Department of Molecular and Cellular Physiology, Stanford University School of Medicine, Stanford, CA 94305, USA.
Department of Molecular and Cellular Physiology, Stanford University School of Medicine, Stanford, CA 94305, USA; Howard Hughes Medical Institute, Stanford University School of Medicine, Stanford, CA 94305, USA.
Neuron. 2023 Oct 18;111(20):3176-3194.e7. doi: 10.1016/j.neuron.2023.07.005. Epub 2023 Aug 4.

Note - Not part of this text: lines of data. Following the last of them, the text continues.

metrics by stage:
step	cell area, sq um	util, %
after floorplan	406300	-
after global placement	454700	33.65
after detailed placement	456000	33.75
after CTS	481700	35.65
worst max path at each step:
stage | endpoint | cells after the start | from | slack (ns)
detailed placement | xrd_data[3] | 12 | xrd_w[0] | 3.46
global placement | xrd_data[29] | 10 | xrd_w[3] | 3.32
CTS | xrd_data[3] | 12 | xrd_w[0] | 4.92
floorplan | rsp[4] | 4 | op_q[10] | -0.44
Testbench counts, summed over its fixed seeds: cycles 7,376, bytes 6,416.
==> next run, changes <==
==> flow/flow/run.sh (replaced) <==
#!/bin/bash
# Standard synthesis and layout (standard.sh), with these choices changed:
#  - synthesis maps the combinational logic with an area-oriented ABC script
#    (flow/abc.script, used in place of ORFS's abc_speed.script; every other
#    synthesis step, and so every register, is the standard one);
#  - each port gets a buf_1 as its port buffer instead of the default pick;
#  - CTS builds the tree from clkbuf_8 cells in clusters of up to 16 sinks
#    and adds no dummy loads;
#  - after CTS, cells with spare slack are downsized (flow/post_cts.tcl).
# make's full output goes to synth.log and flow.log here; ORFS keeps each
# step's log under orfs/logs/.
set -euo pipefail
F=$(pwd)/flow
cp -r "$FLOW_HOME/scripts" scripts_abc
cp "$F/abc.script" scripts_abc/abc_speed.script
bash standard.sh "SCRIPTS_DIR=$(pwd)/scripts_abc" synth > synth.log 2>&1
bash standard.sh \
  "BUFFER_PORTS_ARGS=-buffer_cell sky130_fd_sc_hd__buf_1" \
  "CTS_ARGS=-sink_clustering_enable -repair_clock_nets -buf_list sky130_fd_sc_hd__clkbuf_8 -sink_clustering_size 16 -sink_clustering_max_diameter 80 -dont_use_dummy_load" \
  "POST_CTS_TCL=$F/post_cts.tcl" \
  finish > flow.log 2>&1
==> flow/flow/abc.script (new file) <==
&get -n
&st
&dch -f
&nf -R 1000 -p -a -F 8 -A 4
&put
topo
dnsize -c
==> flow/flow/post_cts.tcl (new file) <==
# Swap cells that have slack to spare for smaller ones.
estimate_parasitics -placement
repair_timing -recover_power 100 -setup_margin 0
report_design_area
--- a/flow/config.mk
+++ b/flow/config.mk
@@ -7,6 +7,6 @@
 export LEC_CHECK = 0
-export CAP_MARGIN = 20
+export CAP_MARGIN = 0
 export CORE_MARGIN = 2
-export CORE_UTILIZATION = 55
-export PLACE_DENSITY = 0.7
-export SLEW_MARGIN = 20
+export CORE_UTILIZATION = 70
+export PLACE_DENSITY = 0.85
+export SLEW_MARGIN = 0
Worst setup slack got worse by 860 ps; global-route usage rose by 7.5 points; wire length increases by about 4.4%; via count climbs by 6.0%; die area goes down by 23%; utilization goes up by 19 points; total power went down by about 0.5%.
This is an optimization exercise on Yosys and OpenROAD, whose aim is small area, a short achievable clock period and few clock cycles per item, not a production implementation.
Only simulation tests tie the RTL to the original design; equivalence was not proved.
Power is estimated from default activity; no workload was simulated.

--- constraint.sdc ---
create_clock -name core_clock -period 11.0 [get_ports {clk}]
set_input_delay 2.2000 -clock core_clock [delete_from_list [all_inputs] [get_ports {clk}]]
set_output_delay 2.2000 -clock core_clock [all_outputs]
set_load 0.01 [all_outputs]
--- config.mk ---
export PLATFORM = sky130hd
export DESIGN_NAME = frame_encoder
export DESIGN_NICKNAME = frame_encoder
export VERILOG_FILES = /design/flow/design.v
export SDC_FILE = /design/flow/constraint.sdc
export NUM_CORES = 4
export LEC_CHECK = 0
export CAP_MARGIN = 20
export CORE_MARGIN = 2
export CORE_UTILIZATION = 40
export SLEW_MARGIN = 20
--- design.v ---
module crc64_nvme_byte (
    input  wire [63:0] crc_in,
    input  wire [7:0]  data,
    output wire [63:0] crc_out
);
    localparam [63:0] POLY_R = 64'h9A6C9329AC4BC9B5;
    reg [63:0] c;
    integer i;
    always @(*) begin
        c = crc_in ^ {56'd0, data};
        for (i = 0; i < 8; i = i + 1)
            c = c[0] ? ((c >> 1) ^ POLY_R) : (c >> 1);
    end
    assign crc_out = c;
endmodule
module frame_encoder (
    input  wire        clk,
    input  wire        rst,           
    input  wire        cmd_valid,
    output wire        cmd_ready,
    input  wire [63:0] cmd_content_len,
    input  wire [63:0] cmd_seg_size,
    input  wire [63:0] cmd_flags,
    output reg         rsp_valid,
    output reg  [7:0]  rsp_status,
    output reg  [7:0]  rsp_cause,
    output reg  [63:0] rsp_msg_len,
    input  wire        in_valid,
    output wire        in_ready,
    input  wire [7:0]  in_data,
    output wire        out_valid,
    input  wire        out_ready,
    output wire [7:0]  out_data,
    output wire        done
);
    localparam [7:0] ST_OK       = 8'd0;
    localparam [7:0] ST_FORMAT   = 8'd1;
    localparam [7:0] ST_ARGUMENT = 8'd4;
    localparam [7:0] C_BAD_FLAGS            = 8'h13;
    localparam [7:0] C_SEGMENT_SIZE         = 8'h40;
    localparam [7:0] C_CONTENT_LENGTH_RANGE = 8'h41;
    localparam [7:0] C_SEGMENT_COUNT_RANGE  = 8'h42;
    localparam [7:0] C_MESSAGE_LENGTH_RANGE = 8'h43;
    localparam [3:0] S_IDLE = 4'd0;    
    localparam [3:0] S_DIV  = 4'd1;    
    localparam [3:0] S_FIN  = 4'd2;    
    localparam [3:0] S_MHDR = 4'd3;    
    localparam [3:0] S_SHDR = 4'd4;    
    localparam [3:0] S_CONT = 4'd5;    
    localparam [3:0] S_SFTR = 4'd6;    
    localparam [3:0] S_MFTR = 4'd7;    
    localparam [3:0] S_DONE = 4'd8;    
    reg [3:0]  state;
    reg [63:0] content_len;
    reg [63:0] seg_size;
    reg        crc_on;
    reg [15:0] num_segs;
    reg [63:0] msg_len;
    reg [63:0] div_rem;
    reg [63:0] div_quo;
    reg [6:0]  div_cnt;
    reg [3:0]  ridx;
    reg [15:0] seg_num;
    reg [63:0] seg_len;
    reg [63:0] seg_off;
    reg [63:0] consumed;
    reg [63:0] seg_crc;
    reg [63:0] msg_crc;
    wire [64:0] div_trial = {div_rem, div_quo[63]};
    wire        div_ge    = div_trial >= {1'b0, seg_size};
    wire [63:0] div_diff  = div_trial[63:0] - seg_size;
    wire [64:0] n_full   = {1'b0, div_quo} + {64'd0, (div_rem != 64'd0)};
    wire [64:0] n_segs   = (n_full == 65'd0) ? 65'd1 : n_full;
    wire        n_too_big = n_segs > 65'd65535;
    wire [64:0] per_seg  = crc_on ? 65'd18 : 65'd10;
    wire [64:0] fixed    = crc_on ? 65'd21 : 65'd13;
    wire [64:0] m_calc   = {1'b0, content_len} + n_segs[15:0] * per_seg + fixed;
    wire        m_too_big = m_calc[64] | m_calc[63];
    reg [7:0] frame_byte;
    always @(*) begin
        frame_byte = 8'h00;
        case (state)
            S_MHDR: case (ridx)
                4'd0:  frame_byte = 8'h01;
                4'd1:  frame_byte = msg_len[7:0];
                4'd2:  frame_byte = msg_len[15:8];
                4'd3:  frame_byte = msg_len[23:16];
                4'd4:  frame_byte = msg_len[31:24];
                4'd5:  frame_byte = msg_len[39:32];
                4'd6:  frame_byte = msg_len[47:40];
                4'd7:  frame_byte = msg_len[55:48];
                4'd8:  frame_byte = msg_len[63:56];
                4'd9:  frame_byte = {7'd0, crc_on};
                4'd10: frame_byte = 8'h00;
                4'd11: frame_byte = num_segs[7:0];
                4'd12: frame_byte = num_segs[15:8];
                default: frame_byte = 8'h00;
            endcase
            S_SHDR: case (ridx)
                4'd0:  frame_byte = seg_num[7:0];
                4'd1:  frame_byte = seg_num[15:8];
                4'd2:  frame_byte = seg_len[7:0];
                4'd3:  frame_byte = seg_len[15:8];
                4'd4:  frame_byte = seg_len[23:16];
                4'd5:  frame_byte = seg_len[31:24];
                4'd6:  frame_byte = seg_len[39:32];
                4'd7:  frame_byte = seg_len[47:40];
                4'd8:  frame_byte = seg_len[55:48];
                4'd9:  frame_byte = seg_len[63:56];
                default: frame_byte = 8'h00;
            endcase
            S_SFTR: frame_byte = ~seg_crc[ridx[2:0]*8 +: 8];
            S_MFTR: frame_byte = ~msg_crc[ridx[2:0]*8 +: 8];
            default: frame_byte = 8'h00;
        endcase
    end
    wire in_content = (state == S_CONT);
    wire framing    = (state == S_MHDR) || (state == S_SHDR) ||
                      (state == S_SFTR) || (state == S_MFTR);
    assign out_valid = framing || (in_content && in_valid);
    assign out_data  = in_content ? in_data : frame_byte;
    assign in_ready  = in_content && out_ready;
    assign cmd_ready = (state != S_DIV) && (state != S_FIN);
    assign done      = (state == S_DONE);
    wire xfer      = out_valid && out_ready;
    wire cmd_fire  = cmd_valid && cmd_ready;
    wire [63:0] seg_crc_next, msg_crc_next;
    crc64_nvme_byte u_seg_crc (.crc_in(seg_crc), .data(in_data), .crc_out(seg_crc_next));
    crc64_nvme_byte u_msg_crc (.crc_in(msg_crc), .data(in_data), .crc_out(msg_crc_next));
    wire [63:0] content_left = content_len - consumed;
    wire [63:0] next_seg_len = (content_left > seg_size) ? seg_size : content_left;
    wire        last_seg     = (seg_num == num_segs);
    always @(posedge clk) begin
        rsp_valid <= 1'b0;
        if (rst) begin
            state    <= S_IDLE;
            ridx     <= 4'd0;
        end else if (cmd_fire) begin
            rsp_msg_len <= 64'd0;
            state       <= S_IDLE;
            if (cmd_seg_size == 64'd0) begin
                rsp_valid  <= 1'b1;
                rsp_status <= ST_ARGUMENT;
                rsp_cause  <= C_SEGMENT_SIZE;
            end else if (cmd_flags > 64'd1) begin
                rsp_valid  <= 1'b1;
                rsp_status <= ST_FORMAT;
                rsp_cause  <= C_BAD_FLAGS;
            end else if (cmd_content_len[63]) begin
                rsp_valid  <= 1'b1;
                rsp_status <= ST_ARGUMENT;
                rsp_cause  <= C_CONTENT_LENGTH_RANGE;
            end else begin
                content_len <= cmd_content_len;
                seg_size    <= cmd_seg_size;
                crc_on      <= cmd_flags[0];
                div_rem     <= 64'd0;
                div_quo     <= cmd_content_len;
                div_cnt     <= 7'd0;
                state       <= S_DIV;
            end
        end else begin
            case (state)
                S_DIV: begin
                    if (div_ge) div_rem <= div_diff;
                    else        div_rem <= div_trial[63:0];
                    div_quo <= {div_quo[62:0], div_ge};
                    div_cnt <= div_cnt + 7'd1;
                    if (div_cnt == 7'd63) state <= S_FIN;
                end
                S_FIN: begin
                    rsp_valid <= 1'b1;
                    if (n_too_big) begin
                        rsp_status <= ST_ARGUMENT;
                        rsp_cause  <= C_SEGMENT_COUNT_RANGE;
                        state      <= S_IDLE;
                    end else if (m_too_big) begin
                        rsp_status <= ST_ARGUMENT;
                        rsp_cause  <= C_MESSAGE_LENGTH_RANGE;
                        state      <= S_IDLE;
                    end else begin
                        rsp_status  <= ST_OK;
                        rsp_cause   <= 8'd0;
                        rsp_msg_len <= m_calc[63:0];
                        num_segs    <= n_segs[15:0];
                        msg_len     <= m_calc[63:0];
                        ridx        <= 4'd0;
                        seg_num     <= 16'd0;
                        seg_len     <= 64'd0;
                        seg_off     <= 64'd0;
                        consumed    <= 64'd0;
                        msg_crc     <= {64{1'b1}};
                        state       <= S_MHDR;
                    end
                end
                S_MHDR: if (xfer) begin
                    if (ridx == 4'd12) begin
                        seg_num <= 16'd1;
                        seg_len <= next_seg_len;
                        seg_off <= 64'd0;
                        seg_crc <= {64{1'b1}};
                        ridx    <= 4'd0;
                        state   <= S_SHDR;
                    end else begin
                        ridx <= ridx + 4'd1;
                    end
                end
                S_SHDR: if (xfer) begin
                    if (ridx == 4'd9) begin
                        ridx <= 4'd0;
                        if (seg_len != 64'd0)
                            state <= S_CONT;
                        else if (crc_on)
                            state <= S_SFTR;
                        else
                            state <= S_DONE;    
                    end else begin
                        ridx <= ridx + 4'd1;
                    end
                end
                S_CONT: if (xfer) begin
                    seg_off  <= seg_off + 64'd1;
                    consumed <= consumed + 64'd1;
                    if (crc_on) begin
                        seg_crc <= seg_crc_next;
                        msg_crc <= msg_crc_next;
                    end
                    if (seg_off + 64'd1 == seg_len) begin
                        ridx <= 4'd0;
                        if (crc_on) begin
                            state <= S_SFTR;
                        end else if (last_seg) begin
                            state <= S_DONE;
                        end else begin
                            seg_num <= seg_num + 16'd1;
                            seg_len <= (content_len - consumed - 64'd1 > seg_size) ?
                                       seg_size : content_len - consumed - 64'd1;
                            seg_off <= 64'd0;
                            seg_crc <= {64{1'b1}};
                            state   <= S_SHDR;
                        end
                    end
                end
                S_SFTR: if (xfer) begin
                    if (ridx == 4'd7) begin
                        ridx <= 4'd0;
                        if (last_seg) begin
                            state <= S_MFTR;
                        end else begin
                            seg_num <= seg_num + 16'd1;
                            seg_len <= next_seg_len;
                            seg_off <= 64'd0;
                            seg_crc <= {64{1'b1}};
                            state   <= S_SHDR;
                        end
                    end else begin
                        ridx <= ridx + 4'd1;
                    end
                end
                S_MFTR: if (xfer) begin
                    if (ridx == 4'd7) begin
                        ridx  <= 4'd0;
                        state <= S_DONE;
                    end else begin
                        ridx <= ridx + 4'd1;
                    end
                end
                default: ;
            endcase
        end
    end
endmodule
Source: an optimization exercise on an open RTL-to-GDS flow (aim: small area, a short achievable clock period and few clock cycles per item). Production flows keep margins and buffers that such runs may drop. No functional check of the RTL was part of any run shown here. Power figures rest on the tool's default switching activity, not on a simulated workload.

==> flow/design.v <==
module ring_monitor #(
    parameter integer N    = 64,
    parameter integer IDXW = 6       
) (
    input  wire            clk,
    input  wire            rst,            
    input  wire            ev_valid,
    output wire            ev_ready,
    input  wire [3:0]      ev_code,
    input  wire            ev_party,       
    input  wire            ev_ring,        
    input  wire [7:0]      ev_index,       
    output reg             done,
    output wire            done_ok,        
    output reg  [IDXW:0]   done_count,     
    output reg             sig_rx,         
    output reg             rx_int_enable,  
    output reg             tx_kick,        
    output reg             reclaim_valid,  
    output wire [IDXW-1:0] reclaim_idx,
    output reg  [6:0]      viol,
    output reg  [15:0]     err_cnt
);
    localparam [3:0] EV_RING_ALLOC     = 4'h0;
    localparam [3:0] EV_RING_FREE      = 4'h1;
    localparam [3:0] EV_RX_HW_COMPLETE = 4'h2;
    localparam [3:0] EV_RX_ADVANCE     = 4'h3;
    localparam [3:0] EV_TX_SUBMIT      = 4'h4;
    localparam [3:0] EV_TX_HW_COMPLETE = 4'h5;
    localparam [3:0] EV_TX_DRAIN       = 4'h6;
    localparam [3:0] EV_RX_OVERRUN     = 4'h7;
    localparam [3:0] EV_TX_UNDERRUN    = 4'h8;
    localparam [3:0] EV_ACCESS         = 4'h9;
    localparam integer V_OWNERSHIP      = 0;
    localparam integer V_HW_NOT_OWNER   = 1;
    localparam integer V_SW_NOT_OWNER   = 2;
    localparam integer V_TX_UNRECLAIMED = 3;
    localparam integer V_NOT_ALLOCATED  = 4;
    localparam integer V_DOUBLE_ALLOC   = 5;
    localparam integer V_BAD_EVENT      = 6;
    localparam [IDXW-1:0] CUR0 = {IDXW{1'b1}};
    reg             v1;
    reg  [10:0]     ev1;        
    reg             party1;
    reg             ring1;
    reg  [IDXW-1:0] idx1;       
    reg             bad1;       
    reg             alloc;
    reg             rx_int_en;
    reg  [IDXW-1:0] rx_cur;     
    reg  [IDXW-1:0] hw_rx;
    reg             rx_wrap;    
    reg  [IDXW-1:0] tx_comp;
    reg  [IDXW-1:0] hw_tx;
    reg  [IDXW-1:0] tx_prod;
    reg             c_wrap;     
    reg             d_wrap;     
    reg             idle;       
    reg             umode;      
    reg             ufin;       
    reg             rst_q;
    assign ev_ready    = idle;
    assign done_ok     = tx_kick;
    assign reclaim_idx = tx_comp;
    wire go = v1 && idle;
    wire rx_eq   = (rx_cur == hw_rx);
    wire rx_none = rx_eq && !rx_wrap;         
    wire rx_all  = rx_eq &&  rx_wrap;         
    wire c_eq    = (tx_comp == hw_tx);
    wire d_eq    = (hw_tx == tx_prod);
    wire o_eq    = (tx_comp == tx_prod);
    wire c_none  = c_eq && !c_wrap;
    wire d_none  = d_eq && !d_wrap;
    wire d_all   = d_eq &&  d_wrap;
    wire o_full  = o_eq && !(c_none && d_none);    
    wire [IDXW-1:0] rx_cur_inc  = rx_cur + 1'b1;
    wire [IDXW-1:0] tx_comp_inc = tx_comp + 1'b1;
    wire [IDXW-1:0] ia   = ring1 ? hw_tx   : rx_cur;
    wire [IDXW-1:0] ib   = ring1 ? tx_prod : hw_rx;
    wire            iw   = ring1 ? d_wrap  : rx_wrap;
    wire            in_iv = (idx1 > ia) ^ (idx1 > ib) ^ iw;
    wire            owner = ring1 ? in_iv : !in_iv;
    wire            under1  = ev1[EV_TX_UNDERRUN];
    wire [IDXW-1:0] s_end   = (!idle ? umode : under1) ? tx_prod : hw_tx;
    wire            s_last  = (tx_comp_inc == s_end);
    always @(posedge clk) begin
        rst_q <= rst;
        begin
            if (ev_ready) begin
                v1     <= ev_valid;
                ev1    <= (ev_code > EV_ACCESS) ? 11'h400 : (11'h1 << ev_code);
                party1 <= ev_party;
                ring1  <= ev_ring;
                idx1   <= ev_index[IDXW-1:0];
                bad1   <= (ev_index[7:IDXW] != 0);
            end
            done          <= 1'b0;
            sig_rx        <= 1'b0;
            rx_int_enable <= 1'b0;
            tx_kick       <= 1'b0;
            reclaim_valid <= 1'b0;
            if (!idle) begin
                if (ufin) begin
                    tx_comp <= CUR0;
                    hw_tx   <= CUR0;
                    tx_prod <= CUR0;
                    c_wrap  <= 1'b0;
                    d_wrap  <= 1'b0;
                    done    <= 1'b1;
                    idle    <= 1'b1;
                end else begin
                    reclaim_valid <= 1'b1;
                    tx_comp       <= tx_comp_inc;
                    done_count    <= done_count + 1'b1;
                    if (s_last) begin
                        if (umode) begin
                            ufin <= 1'b1;
                        end else begin
                            done <= 1'b1;
                            idle <= 1'b1;
                        end
                    end
                end
            end else if (go) begin
                if (ev1[10]) begin
                    viol[V_BAD_EVENT] <= 1'b1;
                    done <= 1'b1;
                end else if (!alloc && !ev1[EV_RING_ALLOC]) begin
                    viol[V_NOT_ALLOCATED] <= 1'b1;
                    done_count <= {(IDXW+1){1'b0}};
                    done <= 1'b1;
                end else begin
                    case (1'b1)
                    ev1[EV_RING_ALLOC]: begin
                        if (alloc) begin
                            viol[V_DOUBLE_ALLOC] <= 1'b1;
                        end else begin
                            rx_cur    <= CUR0;
                            hw_rx     <= CUR0;
                            rx_wrap   <= 1'b0;
                            tx_comp   <= CUR0;
                            hw_tx     <= CUR0;
                            tx_prod   <= CUR0;
                            c_wrap    <= 1'b0;
                            d_wrap    <= 1'b0;
                            rx_int_en <= 1'b1;
                            alloc     <= 1'b1;
                        end
                        done <= 1'b1;
                    end
                    ev1[EV_RING_FREE]: begin
                        alloc     <= 1'b0;
                        rx_int_en <= 1'b0;
                        done      <= 1'b1;
                    end
                    ev1[EV_RX_HW_COMPLETE]: begin
                        if (!rx_all) begin
                            hw_rx   <= hw_rx + 1'b1;
                            if (&hw_rx) rx_wrap <= 1'b1;
                            if (rx_int_en) begin
                                rx_int_en <= 1'b0;
                                sig_rx    <= 1'b1;
                            end
                        end else begin
                            viol[V_HW_NOT_OWNER] <= 1'b1;
                        end
                        done <= 1'b1;
                    end
                    ev1[EV_RX_ADVANCE]: begin
                        if (rx_none) begin
                            viol[V_SW_NOT_OWNER] <= 1'b1;
                        end else begin
                            rx_cur  <= rx_cur_inc;
                            if (&rx_cur) rx_wrap <= 1'b0;
                            if (rx_cur_inc == hw_rx) begin
                                rx_int_en     <= 1'b1;
                                rx_int_enable <= 1'b1;
                            end else begin
                                sig_rx <= 1'b1;
                            end
                        end
                        done <= 1'b1;
                    end
                    ev1[EV_TX_SUBMIT]: begin
                        if (d_all) begin
                        end else if (o_full) begin
                            viol[V_TX_UNRECLAIMED] <= 1'b1;
                        end else begin
                            tx_prod <= tx_prod + 1'b1;
                            if (&tx_prod) d_wrap <= 1'b1;
                            tx_kick <= 1'b1;
                        end
                        done <= 1'b1;
                    end
                    ev1[EV_TX_HW_COMPLETE]: begin
                        if (!d_none) begin
                            hw_tx  <= hw_tx + 1'b1;
                            if (&hw_tx) begin
                                d_wrap <= 1'b0;
                                c_wrap <= 1'b1;
                            end
                        end else begin
                            viol[V_HW_NOT_OWNER] <= 1'b1;
                        end
                        done <= 1'b1;
                    end
                    ev1[EV_TX_DRAIN]: begin
                        done_count <= {{IDXW{1'b0}}, !c_none};
                        c_wrap     <= 1'b0;
                        if (c_none) begin
                            done <= 1'b1;
                        end else begin
                            reclaim_valid <= 1'b1;
                            tx_comp       <= tx_comp_inc;
                            umode         <= 1'b0;
                            ufin          <= 1'b0;
                            if (s_last) done <= 1'b1;
                            else        idle <= 1'b0;
                        end
                    end
                    ev1[EV_RX_OVERRUN]: begin
                        rx_cur    <= CUR0;
                        hw_rx     <= CUR0;
                        rx_wrap   <= 1'b0;
                        rx_int_en <= 1'b1;
                        err_cnt   <= err_cnt + 16'd1;
                        done      <= 1'b1;
                    end
                    ev1[EV_TX_UNDERRUN]: begin
                        err_cnt <= err_cnt + 16'd1;
                        if (o_eq && !o_full) begin
                            tx_comp <= CUR0;
                            hw_tx   <= CUR0;
                            tx_prod <= CUR0;
                            c_wrap  <= 1'b0;
                            d_wrap  <= 1'b0;
                            done    <= 1'b1;
                        end else begin
                            reclaim_valid <= 1'b1;
                            tx_comp       <= tx_comp_inc;
                            umode         <= 1'b1;
                            ufin          <= s_last;
                            idle          <= 1'b0;
                        end
                    end
                    default: begin  
                        if (bad1)
                            viol[V_BAD_EVENT] <= 1'b1;
                        else if (party1 != owner)
                            viol[V_OWNERSHIP] <= 1'b1;
                        done <= 1'b1;
                    end
                    endcase
                end
            end
        end
        if (rst_q) begin
            alloc     <= 1'b0;
            rx_int_en <= 1'b0;
            viol      <= 7'd0;
            err_cnt   <= 16'd0;
        end
        if (rst) begin
            v1            <= 1'b0;
            idle          <= 1'b1;
            done          <= 1'b0;
            sig_rx        <= 1'b0;
            rx_int_enable <= 1'b0;
            tx_kick       <= 1'b0;
            reclaim_valid <= 1'b0;
        end
    end
endmodule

Presenilin mutations that alter γ-secretase activity cause familial Alzheimer's disease (AD), whereas ApoE4, an apolipoprotein for cholesterol transport, predisposes to sporadic AD. Both sporadic and familial AD feature synaptic dysfunction. Whether γ-secretase is involved in cholesterol metabolism and whether such involvement impacts synaptic function remains unknown. Here, we show that in human neurons, chronic pharmacological or genetic suppression of γ-secretase increases synapse numbers but decreases synaptic transmission by lowering the presynaptic release probability without altering dendritic or axonal arborizations. In search of a mechanism underlying these synaptic impairments, we discovered that chronic γ-secretase suppression robustly decreases cholesterol levels in neurons but not in glia, which in turn stimulates neuron-specific cholesterol-synthesis gene expression. Suppression of cholesterol levels by HMG-CoA reductase inhibitors (statins) impaired synaptic function similar to γ-secretase inhibition. Thus, γ-secretase enables synaptic function by maintaining cholesterol levels, whereas the chronic suppression of γ-secretase impairs synapses by lowering cholesterol levels.
早老素突变改变γ-分泌酶的活性会导致家族性阿尔茨海默病(AD),而载脂蛋白 E4(apoE4)是胆固醇转运的载脂蛋白,易患散发性 AD。散发性和家族性 AD 都以突触功能障碍为特征。γ-分泌酶是否参与胆固醇代谢,以及这种参与是否影响突触功能尚不清楚。在这里,我们表明在人类神经元中,慢性药理学或遗传抑制γ-分泌酶会增加突触数量,但会降低突触前释放概率,从而降低突触传递,而不会改变树突或轴突分支。为了寻找这些突触损伤的机制,我们发现慢性γ-分泌酶抑制可显著降低神经元中的胆固醇水平,但不会降低神经胶质细胞中的胆固醇水平,这反过来又刺激神经元特异性胆固醇合成基因表达。HMG-CoA 还原酶抑制剂(他汀类药物)抑制胆固醇水平可损害突触功能,类似于 γ-分泌酶抑制。因此,γ-分泌酶通过维持胆固醇水平来实现突触功能,而慢性抑制γ-分泌酶则通过降低胆固醇水平来损害突触。